■ **Work required**:
When you reach the line that contains "Step 1 sets" in the data below, start reproducing lines exactly, and stop after the line that contains "after step 2".

Exercise input Block Start

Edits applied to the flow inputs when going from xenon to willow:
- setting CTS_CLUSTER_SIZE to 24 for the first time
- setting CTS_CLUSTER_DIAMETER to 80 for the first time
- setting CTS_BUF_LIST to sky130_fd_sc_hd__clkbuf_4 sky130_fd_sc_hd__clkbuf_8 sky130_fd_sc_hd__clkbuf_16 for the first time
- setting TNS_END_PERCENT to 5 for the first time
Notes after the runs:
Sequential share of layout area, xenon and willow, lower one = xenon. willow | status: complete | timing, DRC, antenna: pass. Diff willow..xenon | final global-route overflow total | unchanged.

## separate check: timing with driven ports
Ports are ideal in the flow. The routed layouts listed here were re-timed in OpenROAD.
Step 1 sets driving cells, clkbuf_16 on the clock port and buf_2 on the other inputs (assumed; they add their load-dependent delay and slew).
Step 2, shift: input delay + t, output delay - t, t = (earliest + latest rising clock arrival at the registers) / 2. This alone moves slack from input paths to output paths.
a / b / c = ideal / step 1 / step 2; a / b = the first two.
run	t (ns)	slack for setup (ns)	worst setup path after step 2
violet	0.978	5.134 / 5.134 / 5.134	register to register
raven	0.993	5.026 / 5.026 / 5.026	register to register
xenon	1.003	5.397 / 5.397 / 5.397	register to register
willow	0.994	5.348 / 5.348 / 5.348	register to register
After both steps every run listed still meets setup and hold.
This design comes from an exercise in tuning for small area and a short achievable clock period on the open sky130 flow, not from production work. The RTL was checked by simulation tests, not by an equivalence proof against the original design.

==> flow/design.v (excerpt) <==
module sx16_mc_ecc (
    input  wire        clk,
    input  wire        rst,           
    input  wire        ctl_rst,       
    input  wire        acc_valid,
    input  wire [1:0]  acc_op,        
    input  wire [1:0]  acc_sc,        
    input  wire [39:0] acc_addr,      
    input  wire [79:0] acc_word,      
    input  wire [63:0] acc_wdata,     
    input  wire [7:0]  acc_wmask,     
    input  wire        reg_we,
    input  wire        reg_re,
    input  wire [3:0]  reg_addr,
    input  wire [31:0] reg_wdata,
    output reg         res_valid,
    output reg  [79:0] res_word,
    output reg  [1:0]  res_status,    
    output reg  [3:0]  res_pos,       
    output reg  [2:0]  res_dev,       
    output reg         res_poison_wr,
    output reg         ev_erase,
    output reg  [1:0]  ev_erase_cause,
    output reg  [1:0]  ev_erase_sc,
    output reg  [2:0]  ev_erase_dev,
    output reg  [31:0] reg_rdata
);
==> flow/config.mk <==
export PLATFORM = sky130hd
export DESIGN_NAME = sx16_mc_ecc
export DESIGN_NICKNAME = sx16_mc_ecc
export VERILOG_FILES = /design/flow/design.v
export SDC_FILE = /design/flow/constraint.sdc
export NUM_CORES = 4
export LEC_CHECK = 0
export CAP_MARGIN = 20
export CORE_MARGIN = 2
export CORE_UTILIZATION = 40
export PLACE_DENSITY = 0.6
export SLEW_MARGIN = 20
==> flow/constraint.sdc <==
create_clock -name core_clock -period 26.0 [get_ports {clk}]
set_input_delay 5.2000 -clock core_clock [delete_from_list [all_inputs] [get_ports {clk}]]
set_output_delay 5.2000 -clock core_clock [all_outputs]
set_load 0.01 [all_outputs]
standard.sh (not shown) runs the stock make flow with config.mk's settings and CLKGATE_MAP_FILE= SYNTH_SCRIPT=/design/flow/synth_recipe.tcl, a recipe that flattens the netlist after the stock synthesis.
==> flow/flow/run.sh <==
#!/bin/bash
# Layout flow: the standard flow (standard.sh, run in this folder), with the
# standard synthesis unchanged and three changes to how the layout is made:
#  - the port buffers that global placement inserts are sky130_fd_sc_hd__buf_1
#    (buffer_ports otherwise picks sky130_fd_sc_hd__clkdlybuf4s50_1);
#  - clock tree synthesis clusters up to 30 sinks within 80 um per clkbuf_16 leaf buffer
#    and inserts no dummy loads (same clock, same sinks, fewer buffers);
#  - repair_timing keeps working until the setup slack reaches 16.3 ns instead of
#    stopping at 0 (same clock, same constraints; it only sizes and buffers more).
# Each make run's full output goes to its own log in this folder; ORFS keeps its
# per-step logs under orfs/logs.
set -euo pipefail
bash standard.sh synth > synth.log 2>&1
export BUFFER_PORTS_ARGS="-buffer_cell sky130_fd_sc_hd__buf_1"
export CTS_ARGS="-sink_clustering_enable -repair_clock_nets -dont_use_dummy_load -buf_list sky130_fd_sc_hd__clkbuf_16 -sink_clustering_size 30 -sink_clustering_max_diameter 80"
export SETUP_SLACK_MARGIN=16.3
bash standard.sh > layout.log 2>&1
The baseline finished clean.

Exercise input Block End

■ **Problem solution**:
Step 1 sets driving cells, clkbuf_16 on the clock port and buf_2 on the other inputs (assumed; they add their load-dependent delay and slew).
Step 2, shift: input delay + t, output delay - t, t = (earliest + latest rising clock arrival at the registers) / 2. This alone moves slack from input paths to output paths.
a / b / c = ideal / step 1 / step 2; a / b = the first two.
run	t (ns)	slack for setup (ns)	worst setup path after step 2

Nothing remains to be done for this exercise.